EXERCISE DETAILS:
Output the entries below exactly, from the first line to the line holding "logic [mod_count_width-1:0] div_count;", both included.

##### GIVEN INFORMATION #####

[src/hw/sdadc_pkg.sv]
package sdadc_pkg;

    // Number of external modulators that share the one modulator clock
    localparam int n_channels = 4;
    localparam int channel_width = $clog2(n_channels);

    // System clocks per modulator clock period, split evenly into high and low halves
    localparam int mod_clock_div = 4;
    localparam int mod_half_period = mod_clock_div / 2;
    localparam int mod_count_width = $clog2(mod_half_period);

    // Third-order CIC with a fixed decimation ratio
    localparam int cic_order = 3;
    localparam int cic_decimation = 16;
    localparam int decim_count_width = $clog2(cic_decimation);

    // Bit growth is order times log2 of the ratio, on top of the one-bit input
    localparam int sample_width = cic_order * decim_count_width + 1;

    // Result words carry the channel tag above the sample
    localparam int result_width = channel_width + sample_width;

    localparam int fifo_depth = 8;
    localparam int fifo_addr_width = $clog2(fifo_depth);
    // One extra bit so that a full FIFO can be told apart from an empty one
    localparam int fifo_count_width = fifo_addr_width + 1;

    localparam int apb_addr_width = 4;
    localparam int apb_data_width = 32;

    // Register map
    localparam logic [apb_addr_width-1:0] reg_ctrl = 4'h0;
    localparam logic [apb_addr_width-1:0] reg_status = 4'h4;
    localparam logic [apb_addr_width-1:0] reg_data = 4'h8;
    localparam int ctrl_enable_bit = 0;
    localparam int status_overflow_bit = 8;

endpackage

[src/hw/modulator_clock_gen.sv]
`timescale 1ns/1ps

module modulator_clock_gen
    import sdadc_pkg::*;
(
    input  logic clock,
    input  logic reset,
    input  logic enable,
    output logic modulator_clock,
    output logic sample_strobe
);

    // Counts system clocks within one half of the modulator period
    logic [mod_count_width-1:0] div_count;
    logic half_done;

    assign half_done = (div_count == mod_count_width'(mod_half_period - 1));

    always_ff @(posedge clock) begin
        if (reset || !enable) begin
            // Disabled, so the modulators see a quiet clock and the
            // divider restarts from a known phase on the next enable
            div_count <= '0;
            modulator_clock <= 1'b0;
            sample_strobe <= 1'b0;
        end else begin
            sample_strobe <= 1'b0;
            if (half_done) begin
                div_count <= '0;
                modulator_clock <= !modulator_clock;
                // Strobe covers the first system cycle with the modulator clock high
                // The modulator output is stable there, since it changes after the fall
                sample_strobe <= !modulator_clock;
            end else begin
                div_count <= div_count + 1'b1;
            end
        end
    end

endmodule

[src/hw/cic_decimator.sv]
`timescale 1ns/1ps

module cic_decimator
    import sdadc_pkg::*;
(
    input  logic clock,
    input  logic reset,
    input  logic enable,
    input  logic sample_strobe,
    input  logic bit_in,
    output logic [sample_width-1:0] sample,
    output logic sample_valid
);

    // Integrator and comb state, one entry per stage
    logic [sample_width-1:0] integ [cic_order];
    logic [sample_width-1:0] integ_next [cic_order];
    logic [sample_width-1:0] comb_delay [cic_order];
    logic [sample_width-1:0] comb_out [cic_order];

    // Strobes seen since the last output sample
    logic [decim_count_width-1:0] decim_count;
    logic decimate;

    // Every 16th strobe produces an output
    assign decimate = sample_strobe &&
                      (decim_count == decim_count_width'(cic_decimation - 1));

    always_comb begin
        // Cascaded integrators, each one fed by the updated value of the one before
        // The arithmetic wraps at sample_width, which is exact for CIC filters
        integ_next[0] = integ[0] + sample_width'(bit_in);
        for (int i = 1; i < cic_order; i++) begin
            integ_next[i] = integ[i] + integ_next[i-1];
        end

        // Comb stages work at the decimated rate with a differential delay of one
        comb_out[0] = integ_next[cic_order-1] - comb_delay[0];
        for (int i = 1; i < cic_order; i++) begin
            comb_out[i] = comb_out[i-1] - comb_delay[i];
        end
    end

    always_ff @(posedge clock) begin
        if (reset || !enable) begin
            // Disabling conversion restarts the filter from zero
            for (int i = 0; i < cic_order; i++) begin
                integ[i] <= '0;
                comb_delay[i] <= '0;
            end
            decim_count <= '0;
            sample_valid <= 1'b0;
        end else begin
            sample_valid <= decimate;
            if (sample_strobe) begin
                for (int i = 0; i < cic_order; i++) begin
                    integ[i] <= integ_next[i];
                end
                // Counter width matches the ratio, so it wraps back to zero by itself
                decim_count <= decim_count + 1'b1;
            end
            if (decimate) begin
                // Each comb stage remembers its input for the next decimated sample
                comb_delay[0] <= integ_next[cic_order-1];
                for (int i = 1; i < cic_order; i++) begin
                    comb_delay[i] <= comb_out[i-1];
                end
            end
        end
    end

    // Output register, valid together with the sample_valid pulse
    always_ff @(posedge clock) begin
        if (decimate) begin
            sample <= comb_out[cic_order-1];
        end
    end

endmodule

[src/hw/output_combiner.sv]
`timescale 1ns/1ps

module output_combiner
    import sdadc_pkg::*;
(
    input  logic clock,
    input  logic reset,
    input  logic [n_channels-1:0][sample_width-1:0] sample_in,
    input  logic sample_valid,
    output logic [result_width-1:0] result,
    output logic result_valid
);

    // Snapshot of every channel, taken when the decimators report
    logic [n_channels-1:0][sample_width-1:0] latched;

    // Two-state FSM, idle while low and emitting while high
    logic busy;
    // Channel being emitted in the current cycle
    logic [channel_width-1:0] channel;

    always_ff @(posedge clock) begin
        if (sample_valid) begin
            latched <= sample_in;
        end
    end

    always_ff @(posedge clock) begin
        if (reset) begin
            busy <= 1'b0;
            channel <= '0;
        end else if (!busy) begin
            // All decimators share the strobe, so one valid covers every channel
            if (sample_valid) begin
                busy <= 1'b1;
                channel <= '0;
            end
        end else begin
            if (channel == channel_width'(n_channels - 1)) begin
                busy <= 1'b0;
                channel <= '0;
            end else begin
                channel <= channel + 1'b1;
            end
        end
    end

    // One tagged word per cycle while emitting, channel 0 first
    // Decimator outputs come every 64 cycles, far apart from the 4-cycle burst
    // There is no ready input, the FIFO drops what it cannot take
    assign result_valid = busy;
    assign result = {channel, latched[channel]};

endmodule

[src/hw/result_fifo.sv]
`timescale 1ns/1ps

module result_fifo
    import sdadc_pkg::*;
(
    input  logic clock,
    input  logic reset,
    input  logic push,
    input  logic [result_width-1:0] push_data,
    input  logic pop,
    output logic [result_width-1:0] head,
    output logic [fifo_count_width-1:0] count,
    output logic overflow,
    input  logic overflow_clear
);

    logic [result_width-1:0] mem [fifo_depth];
    logic [fifo_addr_width-1:0] wr_ptr;
    logic [fifo_addr_width-1:0] rd_ptr;
    logic full;
    logic empty;
    logic do_push;
    logic do_pop;

    assign full = (count == fifo_count_width'(fifo_depth));
    assign empty = (count == '0);

    // Pushes into a full FIFO are lost, pops from an empty one do nothing
    assign do_push = push && !full;
    assign do_pop = pop && !empty;

    always_ff @(posedge clock) begin
        if (do_push) begin
            mem[wr_ptr] <= push_data;
        end
    end

    always_ff @(posedge clock) begin
        if (reset) begin
            wr_ptr <= '0;
            rd_ptr <= '0;
            count <= '0;
            overflow <= 1'b0;
        end else begin
            // Depth is a power of two, so the pointers wrap without a compare
            if (do_push) begin
                wr_ptr <= wr_ptr + 1'b1;
            end
            if (do_pop) begin
                rd_ptr <= rd_ptr + 1'b1;
            end
            count <= count + fifo_count_width'(do_push) - fifo_count_width'(do_pop);
            // A new drop wins over a clear in the same cycle, so no loss goes unseen
            if (push && full) begin
                overflow <= 1'b1;
            end else if (overflow_clear) begin
                overflow <= 1'b0;
            end
        end
    end

    // Oldest word, readable the cycle after it was pushed
    assign head = mem[rd_ptr];

endmodule

[src/hw/apb_readout.sv]
`timescale 1ns/1ps

module apb_readout
    import sdadc_pkg::*;
(
    input  logic clock,
    input  logic reset,
    input  logic [apb_addr_width-1:0] paddr,
    input  logic psel,
    input  logic penable,
    input  logic pwrite,
    input  logic [apb_data_width-1:0] pwdata,
    output logic [apb_data_width-1:0] prdata,
    output logic pready,
    output logic pslverr,
    output logic enable,
    input  logic [result_width-1:0] fifo_head,
    input  logic [fifo_count_width-1:0] fifo_count,
    input  logic fifo_overflow,
    output logic pop,
    output logic overflow_clear
);

    logic access;
    logic ctrl_write;
    logic fifo_empty;
    logic [apb_data_width-1:0] status_word;

    // Access phase of a transfer, it always completes in one cycle
    assign access = psel && penable;
    assign pready = 1'b1;

    assign ctrl_write = access && pwrite && (paddr == reg_ctrl);
    assign fifo_empty = (fifo_count == '0);

    // STATUS holds the FIFO count in the low bits and the sticky overflow flag
    always_comb begin
        status_word = '0;
        status_word[fifo_count_width-1:0] = fifo_count;
        status_word[status_overflow_bit] = fifo_overflow;
    end

    // Enable is the only stored register, the others reflect FIFO state
    always_ff @(posedge clock) begin
        if (reset) begin
            enable <= 1'b0;
        end else if (ctrl_write) begin
            enable <= pwdata[ctrl_enable_bit];
        end
    end

    // Read data, error and the FIFO side pulses all come from the access phase
    always_comb begin
        prdata = '0;
        pslverr = 1'b0;
        pop = 1'b0;
        overflow_clear = 1'b0;
        if (access) begin
            case (paddr)
                reg_ctrl: begin
                    prdata[ctrl_enable_bit] = enable;
                end
                reg_status: begin
                    if (pwrite) begin
                        // Write one to clear the overflow flag
                        overflow_clear = pwdata[status_overflow_bit];
                    end else begin
                        prdata = status_word;
                    end
                end
                reg_data: begin
                    // Writes to DATA have no effect
                    if (!pwrite) begin
                        if (fifo_empty) begin
                            // Reading an empty FIFO returns zero and flags the error
                            pslverr = 1'b1;
                        end else begin
                            prdata = apb_data_width'(fifo_head);
                            pop = 1'b1;
                        end
                    end
                end
                default: begin
                    pslverr = 1'b1;
                end
            endcase
        end
    end

endmodule

[src/hw/sdadc_top.sv]
`timescale 1ns/1ps

module sdadc_top
    import sdadc_pkg::*;
(
    input  logic clock,
    input  logic reset,
    // APB slave port
    input  logic [apb_addr_width-1:0] paddr,
    input  logic psel,
    input  logic penable,
    input  logic pwrite,
    input  logic [apb_data_width-1:0] pwdata,
    output logic [apb_data_width-1:0] prdata,
    output logic pready,
    output logic pslverr,
    // Shared clock out to the modulators and their returned bitstreams
    output logic modulator_clock,
    input  logic [n_channels-1:0] bitstream
);

    logic enable;
    logic sample_strobe;
    logic [n_channels-1:0][sample_width-1:0] channel_sample;
    logic [n_channels-1:0] channel_valid;
    logic [result_width-1:0] result;
    logic result_valid;
    logic fifo_pop;
    logic [result_width-1:0] fifo_head;
    logic [fifo_count_width-1:0] fifo_count;
    logic fifo_overflow;
    logic overflow_clear;

    modulator_clock_gen i_modulator_clock_gen (
        .clock(clock),
        .reset(reset),
        .enable(enable),
        .modulator_clock(modulator_clock),
        .sample_strobe(sample_strobe)
    );

    // One decimator per modulator, all sampled by the same strobe
    for (genvar ch = 0; ch < n_channels; ch++) begin : g_channel
        cic_decimator i_cic_decimator (
            .clock(clock),
            .reset(reset),
            .enable(enable),
            .sample_strobe(sample_strobe),
            .bit_in(bitstream[ch]),
            .sample(channel_sample[ch]),
            .sample_valid(channel_valid[ch])
        );
    end

    // The valids pulse together, so the combiner starts once all channels report
    output_combiner i_output_combiner (
        .clock(clock),
        .reset(reset),
        .sample_in(channel_sample),
        .sample_valid(&channel_valid),
        .result(result),
        .result_valid(result_valid)
    );

    result_fifo i_result_fifo (
        .clock(clock),
        .reset(reset),
        .push(result_valid),
        .push_data(result),
        .pop(fifo_pop),
        .head(fifo_head),
        .count(fifo_count),
        .overflow(fifo_overflow),
        .overflow_clear(overflow_clear)
    );

    apb_readout i_apb_readout (
        .clock(clock),
        .reset(reset),
        .paddr(paddr),
        .psel(psel),
        .penable(penable),
        .pwrite(pwrite),
        .pwdata(pwdata),
        .prdata(prdata),
        .pready(pready),
        .pslverr(pslverr),
        .enable(enable),
        .fifo_head(fifo_head),
        .fifo_count(fifo_count),
        .fifo_overflow(fifo_overflow),
        .pop(fifo_pop),
        .overflow_clear(overflow_clear)
    );

endmodule

[config.mk]
export PLATFORM = sky130hd
export DESIGN_NAME = sdadc_top
export DESIGN_NICKNAME = d
export VERILOG_FILES = /design/src/hw/sdadc_pkg.sv /design/src/hw/modulator_clock_gen.sv /design/src/hw/cic_decimator.sv /design/src/hw/output_combiner.sv /design/src/hw/result_fifo.sv /design/src/hw/apb_readout.sv /design/src/hw/sdadc_top.sv
export SDC_FILE = /design/constraint.sdc
export NUM_CORES = 1
export LEC_CHECK = 0
export BUFFER_PORTS_ARGS = -buffer_cell sky130_fd_sc_hd__buf_2
export CORE_ASPECT_RATIO = 1.5
export CORE_MARGIN = 2
export CORE_UTILIZATION = 40
export DETAILED_ROUTE_END_ITERATION = 10
export PLACE_DENSITY_LB_ADDON = 0.08
export RECOVER_POWER = 25
export SYNTH_ARGS = -nofsm -noshare
export SYNTH_HDL_FRONTEND = slang
export SYNTH_SLANG_ARGS = --single-unit
[constraint.sdc]
create_clock -name clock -period 13.3 [get_ports clock]
set_input_delay 2.66 -clock clock [delete_from_list [all_inputs] [get_ports clock]]
set_output_delay 2.66 -clock clock [all_outputs]
set_load 0.02 [all_outputs]
==> impl_metrics.py <==
metrics = {
    "status": {
        "status": "finished with violations",
        "violations": "capacitance limit, slew limit",
    },
    "placed_design": {
        "place_congestion": 0.7746,
        "dp.final_hpwl_mm": 45.31,
        "place_ws_ns": 3.237,
        "port_buffers": 31,
    },
    "drt": {
        "wl_met1_mm": 26.33,
        "dr.pass1.iters": 4,
        "routed-wl-met3_mm": 1.650,
        "wl_met2_mm": 34.51,
        "drt-total-wl_mm": 64.66,
        "wl_per_cell_um": 16.32,
        "viasPerCell": 5.034,
        "vias": 19941,
        "drt_iter0_drc": 833,
        "topRoutingLayerUsed": "met4",
        "final_antenna_net_count": 0,
        "drc": 0,
    },
    "finish": {
        "final_common_cell": "edfxtp_1",
        "area_delta_synth_final_pct": 10.42,
        "num_antenna_cells": 0,
        "drive_above_1_share_pct": 7.463,
        "fin_util_pct": 44.42,
        "most-common-layout-cells": "536 x edfxtp_1, 315 x nor2_1, 303 x inv_1",
        "nNetsFinal": 3206,
    },
    "synthesis": {
        "synth_area_mm2": 0.03254,
        "yosys_warnings": 0,
        "ys_types": 72,
        "synth-main-ff-cell": "edfxtp_1",
        "synth_top_family_by_area": "simple AND/OR/NAND/NOR gates",
        "synthMuxAreaShare_pct": 3.795,
        "synth_xor_area_share_pct": 7.318,
        "synth_compound_area_share_pct": 8.556,
        "async_flop_share_pct": 0,
        "synth.avg_cell_area_um2": 11.56,
        "synth_fa_ha_area_share_pct": 11.64,
        "synth-simple-area-share_pct": 12.20,
        "synth_edf_count": 536,
        "synth_seq_area_share_pct": 51.99,
        "synth-seq-cells": 577,
        "syn_inst": 2814,
    },
    "worst_setup_path": {
        "critPathSlowestCell": "a2111oi_1",
        "worst-setup-path-type": "in2reg",
        "critPathMaxFanout": 6,
        "cp.required_ns": 13.72,
        "cpMostUsedCell": "ha_1",
        "max_stage_delay_ns": 0.70,
        "start_kind": "primary input",
        "crit_path_end_kind": "register",
        "cp_data_arrival_time_ns": 9.75,
    },
    "sta": {
        "rsz0062_at_grt": "no",
        "final.period_utilization_pct": 70.17,
        "max_clock_freq_mhz": 107.2,
        "hold_viol": 0,
        "timing.final.ws_setup_ns": 3.968,
        "skew_ns": 0.05899,
        "worstMarginPinSlew_ns": 1.922,
        "min_period_ns": 9.332,
        "slew_headroom_pct": -28.28,
        "slew_violations": 78,
        "setup_violations": 0,
        "setup_tns_ns": 0,
    },
    "global_routing": {
        "grt_pass1_wl_mm": 103.9,
        "antenna_found_initial": 0,
        "track_usage_pct": 15.45,
        "overflow": 0,
        "grt_max_degree": 80,
        "grt_pass1_vias": 20498,
    },
    "power_and_ir_drop": {
        "peakVddDrop_mv": 0.1130,
        "internal_power_mw": 3.166,
        "power_frac_seq_pct": 47.8,
        "p_leak_nw": 14.76,
        "combPwrFrac_pct": 10.5,
        "switching_power_mw": 0.9836,
        "p_per_area_mw_per_mm2": 115.5,
        "sw_frac_of_total_pct": 23.70,
        "power_frac_clock_pct": 41.7,
    },
    "floorplanning": {
        "die_area_mm2": 0.08369,
        "initial_utilization_pct": 40.23,
        "io_pins": 80,
        "fp-row-count": 128,
        "core_mm2": 0.08088,
        "chipWidth_um": 236.9,
        "die_height_um": 353.3,
    },
    "clocking": {
        "cts_setup_buffers": 0,
        "htree_num_levels": 2,
        "clk_latency_ns": 0.68,
        "cts_hold_buf": 0,
        "clk_path_buf_depth": 3,
        "cts-root-buf": "clkbuf_16",
        "clk_pin_slew_worst_paths_ns": 0.07,
        "cts-buffers-inserted": 59,
        "cts_tree": "done",
        "cts_resized": 0,
        "cts_sinks": 577,
    },
    "flow_run": {
        "cap_violations": 2,
    },
    "min_path": {
        "worst_hold_path_type": "reg2reg",
    },
}
[flip-flops by register name, summed over array words and instances (netlist names), 2 cells and up, named ones only]
name                                    cells
i_result_fifo.rd_ptr                        3
i_result_fifo.count                         4
g_channel.i_cic_decimator.sample_valid      4
g_channel.i_cic_decimator.comb_delay      156
i_output_combiner.latched                  52
g_channel.i_cic_decimator.integ           156
g_channel.i_cic_decimator.sample           52
i_output_combiner.channel                   2
i_result_fifo.mem                         120
i_result_fifo.wr_ptr                        3
g_channel.i_cic_decimator.decim_count      16
[worst max-delay path, delay by kind of cell]
kind / cells / cell delay, ns
buffers and inverters: 4 / 0.35
adder cells (fa/ha/maj): 7 / 1.99
AO/OA/AOI/OAI: 12 / 3.10
AND/OR/NAND/NOR: 2 / 0.22
XOR/XNOR: 7 / 1.45
[final cells by class]
cell class,instances,area [um^2]
well taps,1040,1301
flip-flops and latches,577,16920
multi-input cells,1883,14280
fillers,7418,44950
inverters,303,1137
clock inverters,33,397.9
clock buffers,78,1628
repair buffers,47,262.8
[power groups by stage]
stage          Clock, mW  Sequential (mW)  Combinational, mW
6_report            1.73             1.98              0.435
5_1_grt             1.85             1.98              0.489
4_1_cts             1.79             1.98              0.441
3_5_place_dp           0             2.02              0.437
3_3_place_gp           0             2.02              0.430
2_1_floorplan          0             2.02              0.354
[per-stage QoR]
step | std cells | hold slack [ns] | area (um^2) | total power [mW]
2_1_floorplan | 2830 | 0.4003 | 32600 | 2.376
3_3_place_gp | 3850 | 0.4033 | 33920 | 2.452
3_5_place_dp | 3850 | 0.4052 | 33920 | 2.459
4_1_cts | 3961 | 0.3876 | 35940 | 4.217
5_1_grt | 3961 | 0.3886 | 35930 | 4.322
6_report | 3961 | 0.3937 | 35930 | 4.149
[cells in the mapped netlist (19+ instances only)]
cell type,number,area share [%]
a21oi_1,116,1.8
nor3_1,26,0.40
dfxtp_1,41,2.5
and3_1,38,0.73
fa_1,21,1.3
o21ai_0,49,0.75
xor2_1,96,2.6
nand2_1,102,1.2
xnor2_1,160,4.3
and2_1,155,3.0
o21a_1,34,0.78
a21o_1,54,1.2
ha_1,269,10
o21ai_1,39,0.60
mux4_2,43,3.0
a21boi_1,21,0.48
o21bai_1,19,0.44
mux2i_1,21,0.65
nand3_1,42,0.65
inv_1,303,3.5
clkbuf_1,41,0.47
nor2_1,321,3.7
edfxtp_1,536,49
nor2b_1,33,0.63
nand2b_1,30,0.58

#####

EXERCISE OUTPUT:
[src/hw/sdadc_pkg.sv]
package sdadc_pkg;

    // Number of external modulators that share the one modulator clock
    localparam int n_channels = 4;
    localparam int channel_width = $clog2(n_channels);

    // System clocks per modulator clock period, split evenly into high and low halves
    localparam int mod_clock_div = 4;
    localparam int mod_half_period = mod_clock_div / 2;
    localparam int mod_count_width = $clog2(mod_half_period);

    // Third-order CIC with a fixed decimation ratio
    localparam int cic_order = 3;
    localparam int cic_decimation = 16;
    localparam int decim_count_width = $clog2(cic_decimation);

    // Bit growth is order times log2 of the ratio, on top of the one-bit input
    localparam int sample_width = cic_order * decim_count_width + 1;

    // Result words carry the channel tag above the sample
    localparam int result_width = channel_width + sample_width;

    localparam int fifo_depth = 8;
    localparam int fifo_addr_width = $clog2(fifo_depth);
    // One extra bit so that a full FIFO can be told apart from an empty one
    localparam int fifo_count_width = fifo_addr_width + 1;

    localparam int apb_addr_width = 4;
    localparam int apb_data_width = 32;

    // Register map
    localparam logic [apb_addr_width-1:0] reg_ctrl = 4'h0;
    localparam logic [apb_addr_width-1:0] reg_status = 4'h4;
    localparam logic [apb_addr_width-1:0] reg_data = 4'h8;
    localparam int ctrl_enable_bit = 0;
    localparam int status_overflow_bit = 8;

endpackage

[src/hw/modulator_clock_gen.sv]
`timescale 1ns/1ps

module modulator_clock_gen
    import sdadc_pkg::*;
(
    input  logic clock,
    input  logic reset,
    input  logic enable,
    output logic modulator_clock,
    output logic sample_strobe
);

    // Counts system clocks within one half of the modulator period
    logic [mod_count_width-1:0] div_count;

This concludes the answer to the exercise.